The folk behind this already notorious life of Saint Diana – she who walked through minefields for our sins – should be thoroughly ashamed of themselves. If you are going to offer us something this abysmal, then you really have a duty to make it properly hilarious. We demand mid-ranking telly actors doing poor impersonations of senior royals. I like the idea of Leslie Grantham as the Duke of Edinburgh. "Hello, I'm Prince Philip. These Chinamen really are frightful. Aren't they?" And so forth.

Sadly, none of that goes on. The leaden script focuses almost exclusively on a strikingly uneventful affair between two boring non-entities. One is a softly spoken Pakistani heart surgeon named Hasnat Kahn. The other is a characterless middle-class woman named Diana. It involves only mild hyperbole to argue that, had we not seen the poster, we'd find it hard to guess that Naomi Watts was playing the late Princess of Wales. Too short, too compact and not sufficiently posh, she comes across more like Tina Brown recovering from a recent general anaesthetic.

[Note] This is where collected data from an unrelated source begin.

## src/rtl/audio_pkg.sv

```systemverilog
// Shared audio-path types and constants for the PCM output stage.
package audio_pkg;

    localparam int SAMPLE_BITS_DEF = 24;
    localparam int MCLK_PER_FS     = 256;

    typedef logic signed [SAMPLE_BITS_DEF-1:0] sample_t;

    typedef struct packed {
        sample_t l;
        sample_t r;
    } stereo_t;

endpackage

```

## src/rtl/i2s_clkgen.sv

```systemverilog
// I2S bit/frame timing: divides mclk into BCLK and counts bits within a frame.
module i2s_clkgen
    import audio_pkg::*;
#(
    parameter int SLOT_BITS = 32,
    parameter int MCLK_DIV  = 4,
    parameter int DIV_W     = $clog2(MCLK_DIV),
    parameter int BIT_W     = $clog2(2*SLOT_BITS)
) (
    input  logic             mclk,
    input  logic             rst,
    output logic             bclk,
    output logic             lrclk,
    output logic [BIT_W-1:0] bit_cnt,
    output logic             fall_tick,
    output logic             frame_last
);

    logic [DIV_W-1:0] div_cnt;

    // BCLK falls (and the next bit starts) on the edge where div_cnt wraps
    assign fall_tick  = (div_cnt == DIV_W'(MCLK_DIV-1));
    assign frame_last = fall_tick && (bit_cnt == BIT_W'(2*SLOT_BITS-1));
    assign bclk       = div_cnt[DIV_W-1];
    assign lrclk      = bit_cnt[BIT_W-1];

    // mclk divider, wraps once per BCLK period
    always_ff @(posedge mclk or negedge rst) begin
        if (!rst) begin
            div_cnt <= '0;
        end else if (fall_tick) begin
            div_cnt <= '0;
        end else begin
            div_cnt <= div_cnt + 1'b1;
        end
    end

    // bit position within the stereo frame, advances on each BCLK falling edge
    always_ff @(posedge mclk or negedge rst) begin
        if (!rst) begin
            bit_cnt <= '0;
        end else if (frame_last) begin
            bit_cnt <= '0;
        end else if (fall_tick) begin
            bit_cnt <= bit_cnt + 1'b1;
        end
    end

endmodule

```

## src/rtl/i2s_tx_module.sv

```systemverilog
// Philips I2S transmitter: latches one stereo frame per sample period and
// shifts it out MSB first, one BCLK after each LRCLK edge, zero-padded.
module i2s_tx_module
    import audio_pkg::*;
#(
    parameter int SAMPLE_BITS = SAMPLE_BITS_DEF,
    parameter int SLOT_BITS   = 32,
    parameter int MCLK_DIV    = 4
) (
    input  logic                          mclk,
    input  logic                          rst,
    input  logic signed [SAMPLE_BITS-1:0] s_left,
    input  logic signed [SAMPLE_BITS-1:0] s_right,
    input  logic                          s_valid,
    output logic                          s_ready,
    output logic                          bclk,
    output logic                          lrclk,
    output logic                          sdata,
    output logic                          underrun
);

    localparam int BIT_W = $clog2(2*SLOT_BITS);
    localparam int K_W   = BIT_W - 1;

    // Frame must exactly fill one sample period, and the word must leave
    // room for the leading I2S delay bit.
    if (MCLK_DIV*2*SLOT_BITS != MCLK_PER_FS) begin : g_bad_ratio
        $error("i2s_tx_module: MCLK_DIV*2*SLOT_BITS must equal %0d", MCLK_PER_FS);
    end
    if (SAMPLE_BITS < 1 || SAMPLE_BITS > SLOT_BITS-1) begin : g_bad_width
        $error("i2s_tx_module: SAMPLE_BITS must be in 1..SLOT_BITS-1");
    end
    if (MCLK_DIV < 2 || (MCLK_DIV & (MCLK_DIV-1)) != 0) begin : g_bad_div
        $error("i2s_tx_module: MCLK_DIV must be a power of two >= 2");
    end

    logic [BIT_W-1:0]              bit_cnt;
    logic [BIT_W-1:0]              bit_nxt;
    logic [K_W-1:0]                k_nxt;
    logic                          lr_nxt;
    logic                          fall_tick;
    logic                          frame_last;
    logic signed [SAMPLE_BITS-1:0] shadow_l;
    logic signed [SAMPLE_BITS-1:0] shadow_r;

    // Bit k of a slot: k=0 is the I2S delay bit, 1..SAMPLE_BITS carry the
    // word MSB first, anything beyond is padding.
    function automatic logic slot_bit(input logic [SAMPLE_BITS-1:0] word,
                                      input logic [K_W-1:0]         k);
        logic b;
        b = 1'b0;
        for (int i = 0; i < SAMPLE_BITS; i++) begin
            if (int'(k) == SAMPLE_BITS - i) begin
                b = word[i];
            end
        end
        return b;
    endfunction

    i2s_clkgen #(
        .SLOT_BITS (SLOT_BITS),
        .MCLK_DIV  (MCLK_DIV)
    ) u_clkgen (
        .mclk       (mclk),
        .rst        (rst),
        .bclk       (bclk),
        .lrclk      (lrclk),
        .bit_cnt    (bit_cnt),
        .fall_tick  (fall_tick),
        .frame_last (frame_last)
    );

    // The frame length is a power of two, so the increment wraps naturally
    assign bit_nxt = bit_cnt + 1'b1;
    assign k_nxt   = bit_nxt[K_W-1:0];
    assign lr_nxt  = bit_nxt[BIT_W-1];
    assign s_ready = frame_last;

    // Capture a whole frame at the boundary; a missing frame becomes silence
    always_ff @(posedge mclk or negedge rst) begin
        if (!rst) begin
            shadow_l <= '0;
            shadow_r <= '0;
        end else if (frame_last) begin
            shadow_l <= s_valid ? s_left  : '0;
            shadow_r <= s_valid ? s_right : '0;
        end
    end

    // Serial data changes only on the BCLK falling edge, for the bit now starting
    always_ff @(posedge mclk or negedge rst) begin
        if (!rst) begin
            sdata <= 1'b0;
        end else if (fall_tick) begin
            sdata <= slot_bit(lr_nxt ? shadow_r : shadow_l, k_nxt);
        end
    end

    // Flag a frame boundary that found no data waiting
    always_ff @(posedge mclk or negedge rst) begin
        if (!rst) begin
            underrun <= 1'b0;
        end else begin
            underrun <= frame_last && !s_valid;
        end
    end

endmodule
```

None of that would matter much if – like, say, Anthony Hopkins in Nixon – Watts managed to create a pseudo-fictional character that breathed its own imaginary air. Sadly, the wretched dialogue permits no such alchemy. "So hearts can't actually be broken?" she asks poor Dr Kahn at one point. Naveen Andrews, whose performance as the surgeon is remarkable only for its lethargy, does a very good job of keeping his face straight while replying.

Diana doesn't entirely avoid unintentional humour. Lines such as that may help it to gain some cult traction. There are more. "Nuclear submarine?" she says after being asked to launch such a vessel. "But I want to help people." A romantic montage to Jacques Brel's Ne Me Quitte Pas wouldn't be out of place in a Naked Gun movie.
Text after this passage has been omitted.